Leo Messi ya sabe que el PSG, el Manchester United y el Chelsea están pendientes de una señal suya para poner en marcha la maquinaria de su fichaje. La cláusula de rescisión que tiene firmada Leo Messi con el FC Barcelona es desorbitada, pero no imposible para un club de las dimensiones de los tres que están dispuestos a pujar por él: 250 millones.

Los tres ya le han comunicado a Messi que estarían dispuestos a asumir el reto de su contratación, pero antes necesitan saber que él está dispuesto a cambiar de aires. Los últimos acontecimientos vividos por el jugador con la justicia española han abierto una puerta de esperanza a PSG, Manchester United y Chelsea, unidos por un mismo objetivo: dar un paso adelante de la mano del número uno mundial para alcanzar esa Champions League que se les ha negado en los últimos años.

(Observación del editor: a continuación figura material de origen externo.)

### src/rtl/store_sequencer_if.sv
// Control-unit side bundle of the store sequencer:
// start/type request in, memory-store controls and status out.
interface store_sequencer_if;
  logic       start;
  logic [1:0] store_type;
  logic       mem_wr;
  logic       mux_wd_sel;
  logic       mdr_load;
  logic [1:0] ss_ctrl;
  logic       busy;
  logic       done;
  logic       error;

  modport master (
    output start, store_type,
    input  mem_wr, mux_wd_sel, mdr_load,
    input  ss_ctrl, busy, done, error
  );

  modport slave (
    input  start, store_type,
    output mem_wr, mux_wd_sel, mdr_load,
    output ss_ctrl, busy, done, error
  );
endinterface

### src/rtl/store_sequencer.sv
// Multicycle store controller: sw writes B directly,
// sh/sb read the word into MDR and write the merged result.
module store_sequencer #(
  parameter int MEM_LAT = 1
) (
  input  logic clk,
  input  logic reset,
  store_sequencer_if.slave bus
);

  typedef enum logic [2:0] {
    S_IDLE,
    S_WRITE_B,
    S_READ,
    S_WAIT,
    S_LATCH,
    S_WRITE_M,
    S_DONE,
    S_ERR
  } state_e;

  localparam logic [2:0] CNT_INIT = 3'(MEM_LAT - 1);

  state_e     state_q, state_d;
  logic [1:0] typ_q, typ_d;
  logic [2:0] cnt_q, cnt_d;

  always_ff @(posedge clk) begin
    if (!reset) begin
      state_q <= S_IDLE;
      typ_q   <= 2'b00;
      cnt_q   <= 3'd0;
    end else begin
      state_q <= state_d;
      typ_q   <= typ_d;
      cnt_q   <= cnt_d;
    end
  end

  always_comb begin
    state_d = state_q;
    typ_d   = typ_q;
    cnt_d   = cnt_q;
    unique case (state_q)
      S_IDLE: begin
        if (bus.start) begin
          typ_d = bus.store_type;
          unique case (bus.store_type)
            2'b00:        state_d = S_WRITE_B;
            2'b01, 2'b10: state_d = S_READ;
            default:      state_d = S_ERR;
          endcase
        end
      end
      S_WRITE_B: state_d = S_DONE;
      S_READ: begin
        state_d = S_WAIT;
        cnt_d   = CNT_INIT;
      end
      S_WAIT: begin
        // counter reaches zero on the last cycle of read latency
        if (cnt_q == 3'd0) state_d = S_LATCH;
        else               cnt_d   = cnt_q - 3'd1;
      end
      S_LATCH:   state_d = S_WRITE_M;
      S_WRITE_M: state_d = S_DONE;
      S_DONE:    state_d = S_IDLE;
      S_ERR:     state_d = S_IDLE;
      default:   state_d = S_IDLE;
    endcase
  end

  always_comb begin
    bus.mem_wr     = 1'b0;
    bus.mux_wd_sel = 1'b0;
    bus.mdr_load   = 1'b0;
    bus.ss_ctrl    = 2'b00;
    bus.busy       = 1'b0;
    bus.done       = 1'b0;
    bus.error      = 1'b0;
    unique case (state_q)
      S_WRITE_B: begin
        bus.mem_wr = 1'b1;
        bus.busy   = 1'b1;
      end
      S_READ, S_WAIT: bus.busy = 1'b1;
      S_LATCH: begin
        bus.mdr_load = 1'b1;
        bus.busy     = 1'b1;
      end
      S_WRITE_M: begin
        bus.mem_wr     = 1'b1;
        bus.mux_wd_sel = 1'b1;
        bus.ss_ctrl    = typ_q;
        bus.busy       = 1'b1;
      end
      S_DONE: begin
        bus.done = 1'b1;
        bus.busy = 1'b1;
      end
      S_ERR:   bus.error = 1'b1;
      default: ;
    endcase
  end

endmodule
### src/flat_wrapper.sv
// flat-port wrapper written by rule: the top's interface ports become plain ports
module store_sequencer_flat 
#(
  parameter int MEM_LAT = 1
)
  (clk, reset, bus_start, bus_store_type, bus_mem_wr, bus_mux_wd_sel, bus_mdr_load, bus_ss_ctrl, bus_busy, bus_done, bus_error);
  store_sequencer_if bus_i ();
  input  logic clk;
  input  logic reset;
  input wire logic [$bits(bus_i.start)-1:0] bus_start;
  input wire logic [$bits(bus_i.store_type)-1:0] bus_store_type;
  output wire logic [$bits(bus_i.mem_wr)-1:0] bus_mem_wr;
  output wire logic [$bits(bus_i.mux_wd_sel)-1:0] bus_mux_wd_sel;
  output wire logic [$bits(bus_i.mdr_load)-1:0] bus_mdr_load;
  output wire logic [$bits(bus_i.ss_ctrl)-1:0] bus_ss_ctrl;
  output wire logic [$bits(bus_i.busy)-1:0] bus_busy;
  output wire logic [$bits(bus_i.done)-1:0] bus_done;
  output wire logic [$bits(bus_i.error)-1:0] bus_error;
  assign bus_i.start = bus_start;
  assign bus_i.store_type = bus_store_type;
  assign bus_mem_wr = bus_i.mem_wr;
  assign bus_mux_wd_sel = bus_i.mux_wd_sel;
  assign bus_mdr_load = bus_i.mdr_load;
  assign bus_ss_ctrl = bus_i.ss_ctrl;
  assign bus_busy = bus_i.busy;
  assign bus_done = bus_i.done;
  assign bus_error = bus_i.error;
  store_sequencer #(.MEM_LAT(MEM_LAT)) u_core (.clk(clk), .reset(reset), .bus(bus_i));
endmodule
### config.mk
export PLATFORM = sky130hd
export DESIGN_NAME = store_sequencer_flat
export DESIGN_NICKNAME = d
export VERILOG_FILES = /design/src/rtl/store_sequencer_if.sv /design/src/rtl/store_sequencer.sv /design/src/flat_wrapper.sv
export SDC_FILE = /design/constraint.sdc
export NUM_CORES = 1
export LEC_CHECK = 0
export ABC_AREA = 0
export CAP_MARGIN = 20
export CORE_AREA = 2 2 39 41
export DETAILED_ROUTE_END_ITERATION = 6
export DIE_AREA = 0 0 41 43
export PLACE_DENSITY = 0.65
export REMOVE_ABC_BUFFERS = 1
export SLEW_MARGIN = 20
export SYNTH_ARGS = -nofsm -noshare
export SYNTH_HDL_FRONTEND = slang
export SYNTH_SLANG_ARGS = --single-unit
### constraint.sdc
create_clock -name clk -period 4.4 [get_ports clk]
set_clock_uncertainty 0.15 [all_clocks]
set_input_delay 1.1 -clock clk [delete_from_list [all_inputs] [get_ports clk]]
set_output_delay 1.1 -clock clk [all_outputs]
set_load 0.03 [all_outputs]
[src/rtl/ps2_rx_fifo.sv]
// PS/2 device-to-host receiver: synchronised and glitch-filtered lines, bit-level
// frame FSM with watchdog, sticky error flags and a FWFT receive FIFO.
import ps2_pkg::*;

module ps2_rx_fifo #(
   parameter int SYS_CLK_HZ = 25_000_000,
   parameter int TIMEOUT_US = 120,
   parameter int FILTER_LEN = 4,
   parameter int FIFO_DEPTH = 8
) (
   input  logic                          clk,
   input  logic                          rst_n,
   input  logic                          ps2_clk,
   input  logic                          ps2_data,
   input  logic                          rd_en,
   input  logic                          err_clear,
   output logic [7:0]                    rd_data,
   output logic                          empty,
   output logic [$clog2(FIFO_DEPTH):0]   count,
   output logic                          irq,
   output logic                          err_parity,
   output logic                          err_frame,
   output logic                          err_timeout,
   output logic                          overflow
);

   localparam int TIMEOUT_CYCLES = timeout_cycles(SYS_CLK_HZ, TIMEOUT_US);
   localparam int WD_W           = $clog2(TIMEOUT_CYCLES + 1);

   logic [1:0] line_raw;
   logic [1:0] line_filt;
   assign line_raw = {ps2_data, ps2_clk};

   // Index 0 is the clock line, index 1 the data line; both see identical delay.
   genvar gi;
   generate
      for (gi = 0; gi < 2; gi++) begin : g_line
         logic       meta_reg;
         logic       sync_reg;
         logic       filt_reg;
         logic [3:0] cnt_reg;

         always_ff @(posedge clk or negedge rst_n) begin
            if (!rst_n) begin
               meta_reg <= 1'b1;
               sync_reg <= 1'b1;
               filt_reg <= 1'b1;
               cnt_reg  <= '0;
            end else begin
               meta_reg <= line_raw[gi];
               sync_reg <= meta_reg;
               if (sync_reg == filt_reg) begin
                  cnt_reg <= '0;
               end else if (cnt_reg == 4'(FILTER_LEN - 1)) begin
                  filt_reg <= sync_reg;
                  cnt_reg  <= '0;
               end else begin
                  cnt_reg <= cnt_reg + 1'b1;
               end
            end
         end

         assign line_filt[gi] = filt_reg;
      end
   endgenerate

   logic clk_f;
   logic data_f;
   logic clk_prev_reg;
   logic fall;

   assign clk_f  = line_filt[0];
   assign data_f = line_filt[1];
   assign fall   = clk_prev_reg & ~clk_f;

   ps2_state_t state_reg, state_next;
   logic [2:0]      bit_cnt_reg, bit_cnt_next;
   logic [7:0]      shift_reg, shift_next;
   logic            parity_reg, parity_next;
   logic [WD_W-1:0] wd_cnt_reg, wd_cnt_next;
   logic            push_req;
   logic            set_parity;
   logic            set_frame;
   logic            set_timeout;

   always_ff @(posedge clk or negedge rst_n) begin
      if (!rst_n) begin
         clk_prev_reg <= 1'b1;
         state_reg    <= ST_IDLE;
         bit_cnt_reg  <= '0;
         shift_reg    <= '0;
         parity_reg   <= 1'b0;
         wd_cnt_reg   <= '0;
      end else begin
         clk_prev_reg <= clk_f;
         state_reg    <= state_next;
         bit_cnt_reg  <= bit_cnt_next;
         shift_reg    <= shift_next;
         parity_reg   <= parity_next;
         wd_cnt_reg   <= wd_cnt_next;
      end
   end

   always_comb begin
      state_next   = state_reg;
      bit_cnt_next = bit_cnt_reg;
      shift_next   = shift_reg;
      parity_next  = parity_reg;
      wd_cnt_next  = '0;
      push_req     = 1'b0;
      set_parity   = 1'b0;
      set_frame    = 1'b0;
      set_timeout  = 1'b0;

      if (state_reg != ST_IDLE && wd_cnt_reg == WD_W'(TIMEOUT_CYCLES)) begin
         set_timeout  = 1'b1;
         state_next   = ST_IDLE;
         bit_cnt_next = '0;
         shift_next   = '0;
      end else begin
         if (state_reg != ST_IDLE && !fall) wd_cnt_next = wd_cnt_reg + 1'b1;
         if (fall) begin
            case (state_reg)
               ST_IDLE: begin
                  if (data_f == START_BIT) begin
                     state_next   = ST_DATA;
                     bit_cnt_next = '0;
                  end
               end
               ST_DATA: begin
                  shift_next   = {data_f, shift_reg[7:1]};
                  bit_cnt_next = bit_cnt_reg + 1'b1;
                  if (bit_cnt_reg == 3'(DATA_BITS - 1)) state_next = ST_PARITY;
               end
               ST_PARITY: begin
                  parity_next = data_f;
                  state_next  = ST_STOP;
               end
               ST_STOP: begin
                  state_next = ST_IDLE;
                  if ((^shift_reg ^ parity_reg) != PARITY_ODD) set_parity = 1'b1;
                  else if (data_f != STOP_BIT)                 set_frame  = 1'b1;
                  else                                         push_req   = 1'b1;
               end
               default: state_next = ST_IDLE;
            endcase
         end
      end
   end

   logic [7:0] fifo_head;
   logic       fifo_full;
   logic       fifo_empty;

   sync_fifo #(
      .WIDTH (8),
      .DEPTH (FIFO_DEPTH)
   ) u_fifo (
      .clk     (clk),
      .rst_n   (rst_n),
      .push    (push_req),
      .pop     (rd_en),
      .wr_data (shift_reg),
      .head    (fifo_head),
      .full    (fifo_full),
      .empty   (fifo_empty),
      .count   (count)
   );

   logic err_parity_reg, err_frame_reg, err_timeout_reg, overflow_reg;
   logic set_overflow;

   assign set_overflow = push_req & fifo_full & ~rd_en;

   // A set in the same cycle as err_clear keeps the flag high.
   always_ff @(posedge clk or negedge rst_n) begin
      if (!rst_n) begin
         err_parity_reg  <= 1'b0;
         err_frame_reg   <= 1'b0;
         err_timeout_reg <= 1'b0;
         overflow_reg    <= 1'b0;
      end else begin
         err_parity_reg  <= set_parity   | (err_parity_reg  & ~err_clear);
         err_frame_reg   <= set_frame    | (err_frame_reg   & ~err_clear);
         err_timeout_reg <= set_timeout  | (err_timeout_reg & ~err_clear);
         overflow_reg    <= set_overflow | (overflow_reg    & ~err_clear);
      end
   end

   assign empty       = fifo_empty;
   assign rd_data     = fifo_empty ? 8'h00 : fifo_head;
   assign err_parity  = err_parity_reg;
   assign err_frame   = err_frame_reg;
   assign err_timeout = err_timeout_reg;
   assign overflow    = overflow_reg;
   assign irq         = ~fifo_empty | err_parity_reg | err_frame_reg
                        | err_timeout_reg | overflow_reg;

endmodule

Leo Messi, de cualquier forma, no quiere precipitarse y antes de dar un paso quiere acabar de concretar con el club azulgrana su relación de futuro. Su deseo es seguir en el Barça, pero escucha las ofertas de estos tres clubs dispuestos a hacer un importante esfuerzo económico por él. Y los tres tienen prisa, están decididos a abordar su fichaje pagando la cláusula de rescisión sin esperar a que Leo quede libre en junio de 2018, fecha en la que su contratación resultaría mucho más económica porque sólo habría que pagarle al Barça los derechos de formación y promoción del futbolista, sin cláusula de rescisión. Pero el inconveniente es que hoy Messi tiene 29 años y entonces tendrá 31.